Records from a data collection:
»»

`src/rtl/qbr_pkg.sv`:
```
// Types and constants shared by the quadratic Bezier rasterizer modules.
package qbr_pkg;

  localparam int CoordXW = 9;
  localparam int CoordYW = 8;
  localparam int StepW   = 6;
  localparam int NsqW    = 12;
  localparam int DdW     = 12;
  localparam int AccW    = 23;
  localparam int MagW    = 21;
  localparam int DshW    = 18;
  localparam int AddrW   = 20;
  localparam int PitchW  = 12;
  localparam int ColourW = 8;
  localparam int CfgIdxW = 1;

  localparam logic [ColourW-1:0] COLOUR_CURVE = 8'd15;
  localparam logic [ColourW-1:0] COLOUR_MARK  = 8'd1;

  localparam logic [CfgIdxW-1:0] CFG_FRAME_BASE = 1'd0;
  localparam logic [CfgIdxW-1:0] CFG_ROW_PITCH  = 1'd1;

  localparam logic [AddrW-1:0]  FRAME_BASE_RESET = 20'hA0000;
  localparam logic [PitchW-1:0] ROW_PITCH_RESET  = 12'd320;

  typedef struct packed {
    logic [CoordXW-1:0]     x1;
    logic [CoordYW-1:0]     y1;
    logic [CoordXW-1:0]     x2;
    logic [CoordYW-1:0]     y2;
    logic [CoordXW-1:0]     x3;
    logic [CoordYW-1:0]     y3;
    logic [StepW-1:0]       n;
    logic                   no_samples;
    logic [NsqW-1:0]        nsq;
    logic signed [DdW-1:0]  ddx;
    logic signed [DdW-1:0]  ddy;
    logic signed [AccW-1:0] dx0;
    logic signed [AccW-1:0] dy0;
  } curve_rec_t;

  typedef struct packed {
    logic full;
    logic empty;
  } q_status_t;

  typedef enum logic [2:0] {
    BK_IDLE,
    BK_DIV,
    BK_PIX,
    BK_MARK_A,
    BK_MARK_B,
    BK_MARK_C
  } bk_state_t;

endpackage

```
`src/rtl/qbr_fifo.sv`:
```
// Short queue of prepared curve requests between the front and back ends.
module qbr_fifo import qbr_pkg::*; #(
  parameter int DEPTH = 2
) (
  input  logic       clk,
  input  logic       rst,
  input  logic       push,
  input  curve_rec_t wdata,
  input  logic       pop,
  output curve_rec_t rdata,
  output q_status_t  status
);

  localparam int PtrW = $clog2(DEPTH);
  localparam int CntW = $clog2(DEPTH + 1);

  curve_rec_t          mem [DEPTH];
  logic [PtrW-1:0]     wr_ptr;
  logic [PtrW-1:0]     rd_ptr;
  logic [CntW-1:0]     count;

  assign rdata        = mem[rd_ptr];
  assign status.full  = (count == CntW'(DEPTH));
  assign status.empty = (count == '0);

  always_ff @(posedge clk) begin
    if (push) begin
      mem[wr_ptr] <= wdata;
    end
  end

  always_ff @(posedge clk) begin
    if (rst) begin
      wr_ptr <= '0;
      rd_ptr <= '0;
      count  <= '0;
    end else begin
      if (push) begin
        wr_ptr <= (wr_ptr == PtrW'(DEPTH - 1)) ? '0 : wr_ptr + 1'b1;
      end
      if (pop) begin
        rd_ptr <= (rd_ptr == PtrW'(DEPTH - 1)) ? '0 : rd_ptr + 1'b1;
      end
      if (push && !pop) begin
        count <= count + 1'b1;
      end else if (pop && !push) begin
        count <= count - 1'b1;
      end
    end
  end

endmodule

```
`src/rtl/qbr_front.sv`:
```
// Front end: accepts curve requests and prepares the forward-difference terms.
module qbr_front import qbr_pkg::*; #(
  parameter int MAX_STEPS = 61
) (
  input  logic               clk,
  input  logic               rst,
  input  logic               cmd_valid,
  output logic               cmd_stall,
  input  logic [CoordXW-1:0] ax,
  input  logic [CoordYW-1:0] ay,
  input  logic [CoordXW-1:0] bx,
  input  logic [CoordYW-1:0] by_coord,
  input  logic [CoordXW-1:0] cx,
  input  logic [CoordYW-1:0] cy,
  input  logic [StepW-1:0]   step_count,
  input  q_status_t          q_st,
  output logic               q_push,
  output curve_rec_t         q_wdata
);

  logic               h_valid;
  logic [CoordXW-1:0] h_ax;
  logic [CoordYW-1:0] h_ay;
  logic [CoordXW-1:0] h_bx;
  logic [CoordYW-1:0] h_by;
  logic [CoordXW-1:0] h_cx;
  logic [CoordYW-1:0] h_cy;
  logic [StepW-1:0]   h_n;

  logic [StepW-1:0]       n_sat;
  logic                   accept;
  logic signed [9:0]      ex1;
  logic signed [9:0]      ex2;
  logic signed [8:0]      ey1;
  logic signed [8:0]      ey2;
  logic signed [10:0]     dex;
  logic signed [10:0]     dey;
  logic [StepW:0]         odd;
  logic signed [17:0]     prod_x;
  logic signed [16:0]     prod_y;

  assign n_sat     = (step_count > StepW'(MAX_STEPS)) ? StepW'(MAX_STEPS) : step_count;
  assign cmd_stall = h_valid && q_st.full;
  assign accept    = cmd_valid && !cmd_stall;
  assign q_push    = h_valid && !q_st.full;

  always_ff @(posedge clk) begin
    if (rst) begin
      h_valid <= 1'b0;
    end else if (accept) begin
      h_valid <= 1'b1;
    end else if (q_push) begin
      h_valid <= 1'b0;
    end
  end

  always_ff @(posedge clk) begin
    if (accept) begin
      h_ax <= ax;
      h_ay <= ay;
      h_bx <= bx;
      h_by <= by_coord;
      h_cx <= cx;
      h_cy <= cy;
      h_n  <= n_sat;
    end
  end

  assign ex1    = $signed({1'b0, h_bx}) - $signed({1'b0, h_ax});
  assign ex2    = $signed({1'b0, h_cx}) - $signed({1'b0, h_bx});
  assign ey1    = $signed({1'b0, h_by}) - $signed({1'b0, h_ay});
  assign ey2    = $signed({1'b0, h_cy}) - $signed({1'b0, h_by});
  assign dex    = 11'(ex2) - 11'(ex1);
  assign dey    = 11'(ey2) - 11'(ey1);
  assign odd    = {h_n, 1'b0} - 1'b1;
  assign prod_x = ex1 * $signed({1'b0, odd});
  assign prod_y = ey1 * $signed({1'b0, odd});

  always_comb begin
    q_wdata.x1         = h_ax;
    q_wdata.y1         = h_ay;
    q_wdata.x2         = h_bx;
    q_wdata.y2         = h_by;
    q_wdata.x3         = h_cx;
    q_wdata.y3         = h_cy;
    q_wdata.n          = h_n;
    q_wdata.no_samples = (h_n == '0);
    q_wdata.nsq        = NsqW'(h_n) * NsqW'(h_n);
    q_wdata.ddx        = {dex, 1'b0};
    q_wdata.ddy        = DdW'({dey, 1'b0});
    q_wdata.dx0        = AccW'(prod_x) + AccW'(ex2);
    q_wdata.dy0        = AccW'(prod_y) + AccW'(ey2);
  end

endmodule

```
`src/rtl/qbr_back.sv`:
```
// Back end: steps the curve, divides by the squared step count and writes pixels.
module qbr_back import qbr_pkg::*; (
  input  logic               clk,
  input  logic               rst,
  input  q_status_t          q_st,
  input  curve_rec_t         q_rdata,
  output logic               q_pop,
  input  logic [AddrW-1:0]   frame_base,
  input  logic [PitchW-1:0]  row_pitch,
  output logic               pix_valid,
  input  logic               pix_stall,
  output logic [AddrW-1:0]   pixel_address,
  output logic [ColourW-1:0] pixel_colour,
  output logic               last_write
);

  bk_state_t              state;
  bk_state_t              state_next;
  curve_rec_t             rec;
  logic signed [AccW-1:0] acc_x;
  logic signed [AccW-1:0] acc_y;
  logic signed [AccW-1:0] delta_x;
  logic signed [AccW-1:0] delta_y;
  logic [StepW-1:0]       step_index;
  logic [MagW-1:0]        rem_x;
  logic [MagW-1:0]        rem_y;
  logic                   neg_x;
  logic                   neg_y;
  logic [DshW-1:0]        dsh;
  logic [CoordXW-1:0]     qx;
  logic [CoordXW-1:0]     qy;
  logic [1:0]             div_cnt;

  logic                   out_free;
  logic                   emit;
  logic [MagW+2:0]        step_x;
  logic [MagW+2:0]        step_y;
  logic signed [AccW-1:0] acc_nx;
  logic signed [AccW-1:0] acc_ny;
  logic [CoordXW-1:0]     px;
  logic [CoordYW-1:0]     py;
  logic [CoordXW-1:0]     sel_x;
  logic [CoordYW-1:0]     sel_y;
  logic [AddrW-1:0]       row_off;
  logic [AddrW-1:0]       addr;

  // Three restoring quotient bits per call, most significant first.
  function automatic logic [MagW+2:0] div3(input logic [MagW-1:0] rem,
                                           input logic [DshW-1:0] d);
    logic [MagW-1:0] r;
    logic [2:0]      q;
    logic [MagW-1:0] t2;
    logic [MagW-1:0] t1;
    logic [MagW-1:0] t0;
    r  = rem;
    t2 = MagW'({d, 2'b00});
    t1 = MagW'({d, 1'b0});
    t0 = MagW'(d);
    q  = '0;
    if (r >= t2) begin
      r    = r - t2;
      q[2] = 1'b1;
    end
    if (r >= t1) begin
      r    = r - t1;
      q[1] = 1'b1;
    end
    if (r >= t0) begin
      r    = r - t0;
      q[0] = 1'b1;
    end
    return {r, q};
  endfunction

  assign step_x  = div3(rem_x, dsh);
  assign step_y  = div3(rem_y, dsh);
  assign acc_nx  = acc_x + delta_x;
  assign acc_ny  = acc_y + delta_y;
  assign px      = rec.x1 + (neg_x ? (~qx + 1'b1) : qx);
  assign py      = rec.y1 + CoordYW'(neg_y ? (~qy + 1'b1) : qy);
  assign row_off = AddrW'(sel_y) * AddrW'(row_pitch);
  assign addr    = frame_base + row_off + AddrW'(sel_x);

  always_comb begin
    out_free   = !pix_valid || !pix_stall;
    state_next = state;
    q_pop      = 1'b0;
    emit       = 1'b0;
    sel_x      = px;
    sel_y      = py;
    case (state)
      BK_IDLE: begin
        if (!q_st.empty) begin
          q_pop      = 1'b1;
          state_next = q_rdata.no_samples ? BK_MARK_A : BK_DIV;
        end
      end
      BK_DIV: begin
        if (div_cnt == 2'd2) begin
          state_next = BK_PIX;
        end
      end
      BK_PIX: begin
        if (out_free) begin
          emit       = 1'b1;
          state_next = ((step_index + 1'b1) == rec.n) ? BK_MARK_A : BK_DIV;
        end
      end
      BK_MARK_A: begin
        sel_x = rec.x1;
        sel_y = rec.y1;
        if (out_free) begin
          emit       = 1'b1;
          state_next = BK_MARK_B;
        end
      end
      BK_MARK_B: begin
        sel_x = rec.x2;
        sel_y = rec.y2;
        if (out_free) begin
          emit       = 1'b1;
          state_next = BK_MARK_C;
        end
      end
      BK_MARK_C: begin
        sel_x = rec.x3;
        sel_y = rec.y3;
        if (out_free) begin
          emit       = 1'b1;
          state_next = BK_IDLE;
        end
      end
      default: begin
        state_next = BK_IDLE;
      end
    endcase
  end

  always_ff @(posedge clk) begin
    if (rst) begin
      state     <= BK_IDLE;
      pix_valid <= 1'b0;
    end else begin
      state <= state_next;
      if (emit) begin
        pix_valid <= 1'b1;
      end else if (!pix_stall) begin
        pix_valid <= 1'b0;
      end
    end
  end

  always_ff @(posedge clk) begin
    if (emit) begin
      pixel_address <= addr;
      pixel_colour  <= (state == BK_PIX) ? COLOUR_CURVE : COLOUR_MARK;
      last_write    <= (state == BK_MARK_C);
    end
    case (state)
      BK_IDLE: begin
        if (q_pop) begin
          rec        <= q_rdata;
          acc_x      <= '0;
          acc_y      <= '0;
          delta_x    <= q_rdata.dx0;
          delta_y    <= q_rdata.dy0;
          step_index <= '0;
          rem_x      <= '0;
          rem_y      <= '0;
          neg_x      <= 1'b0;
          neg_y      <= 1'b0;
          dsh        <= {q_rdata.nsq, 6'b0};
          div_cnt    <= '0;
        end
      end
      BK_DIV: begin
        rem_x   <= step_x[MagW+2:3];
        rem_y   <= step_y[MagW+2:3];
        qx      <= {qx[CoordXW-4:0], step_x[2:0]};
        qy      <= {qy[CoordXW-4:0], step_y[2:0]};
        dsh     <= dsh >> 3;
        div_cnt <= div_cnt + 1'b1;
      end
      BK_PIX: begin
        if (emit) begin
          acc_x      <= acc_nx;
          acc_y      <= acc_ny;
          delta_x    <= delta_x + AccW'(rec.ddx);
          delta_y    <= delta_y + AccW'(rec.ddy);
          step_index <= step_index + 1'b1;
          neg_x      <= acc_nx[AccW-1];
          neg_y      <= acc_ny[AccW-1];
          rem_x      <= acc_nx[AccW-1] ? MagW'(-acc_nx) : acc_nx[MagW-1:0];
          rem_y      <= acc_ny[AccW-1] ? MagW'(-acc_ny) : acc_ny[MagW-1:0];
          dsh        <= {rec.nsq, 6'b0};
          div_cnt    <= '0;
        end
      end
      default: begin
      end
    endcase
  end

endmodule

```
`src/rtl/quadratic_bezier_rasterizer.sv`:
```
// Top level of the quadratic Bezier rasterizer.
//
// Each request on the command channel (cmd_valid, cmd_stall) carries three
// control points and a step count; counts above MAX_STEPS are clamped.
// For every sample the pixel channel (pix_valid, pix_stall) delivers one
// frame buffer write of colour 15, followed by colour 1 writes that mark
// the first, middle and end control points; the end marker has last_write.
// The front end registers a request and works out the difference terms,
// then hands it through a queue of QUEUE_DEPTH entries to the back end, so
// a new request can be taken while an earlier curve is still being drawn.
// For each sample the x and y dividers resolve three quotient bits per cycle
// in BK_DIV until the quotient is complete, then BK_PIX issues the write.
// The markers are then written from BK_MARK_A, BK_MARK_B and BK_MARK_C.
// When the receiver stalls, the output register holds its write and the
// back end waits; the queue then fills and cmd_stall is raised.
// Reset empties the queue and restores frame_base to 0xA0000 and row_pitch
// to 320; configuration writes take effect at once. The user must make them
// only while idle; the block itself does not enforce it.
module quadratic_bezier_rasterizer import qbr_pkg::*; #(
  parameter int MAX_STEPS   = 61,
  parameter int QUEUE_DEPTH = 2
) (
  input  logic               clk,
  input  logic               rst,
  input  logic               cfg_write,
  input  logic [CfgIdxW-1:0] cfg_index,
  input  logic [AddrW-1:0]   cfg_data,
  input  logic               cmd_valid,
  output logic               cmd_stall,
  input  logic [CoordXW-1:0] ax,
  input  logic [CoordYW-1:0] ay,
  input  logic [CoordXW-1:0] bx,
  input  logic [CoordYW-1:0] by_coord,
  input  logic [CoordXW-1:0] cx,
  input  logic [CoordYW-1:0] cy,
  input  logic [StepW-1:0]   step_count,
  output logic               pix_valid,
  input  logic               pix_stall,
  output logic [AddrW-1:0]   pixel_address,
  output logic [ColourW-1:0] pixel_colour,
  output logic               last_write
);

  logic [AddrW-1:0]  frame_base;
  logic [PitchW-1:0] row_pitch;
  q_status_t         q_st;
  logic              q_push;
  logic              q_pop;
  curve_rec_t        q_wdata;
  curve_rec_t        q_rdata;

  always_ff @(posedge clk) begin
    if (rst) begin
      frame_base <= FRAME_BASE_RESET;
      row_pitch  <= ROW_PITCH_RESET;
    end else if (cfg_write) begin
      case (cfg_index)
        CFG_FRAME_BASE: frame_base <= cfg_data;
        CFG_ROW_PITCH:  row_pitch  <= cfg_data[PitchW-1:0];
        default: begin
        end
      endcase
    end
  end

  qbr_front #(
    .MAX_STEPS(MAX_STEPS)
  ) u_front (
    .clk       (clk),
    .rst       (rst),
    .cmd_valid (cmd_valid),
    .cmd_stall (cmd_stall),
    .ax        (ax),
    .ay        (ay),
    .bx        (bx),
    .by_coord  (by_coord),
    .cx        (cx),
    .cy        (cy),
    .step_count(step_count),
    .q_st      (q_st),
    .q_push    (q_push),
    .q_wdata   (q_wdata)
  );

  qbr_fifo #(
    .DEPTH(QUEUE_DEPTH)
  ) u_fifo (
    .clk   (clk),
    .rst   (rst),
    .push  (q_push),
    .wdata (q_wdata),
    .pop   (q_pop),
    .rdata (q_rdata),
    .status(q_st)
  );

  qbr_back u_back (
    .clk          (clk),
    .rst          (rst),
    .q_st         (q_st),
    .q_rdata      (q_rdata),
    .q_pop        (q_pop),
    .frame_base   (frame_base),
    .row_pitch    (row_pitch),
    .pix_valid    (pix_valid),
    .pix_stall    (pix_stall),
    .pixel_address(pixel_address),
    .pixel_colour (pixel_colour),
    .last_write   (last_write)
  );

endmodule

```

««

• Exercise brief:
Whenever the string "else" turns up in a line above, copy that line out.

• Task answer:
    end else begin
      end else if (pop && !push) begin
    end else if (accept) begin
    end else if (q_push) begin
    end else begin
      end else if (!pix_stall) begin
    end else if (cfg_write) begin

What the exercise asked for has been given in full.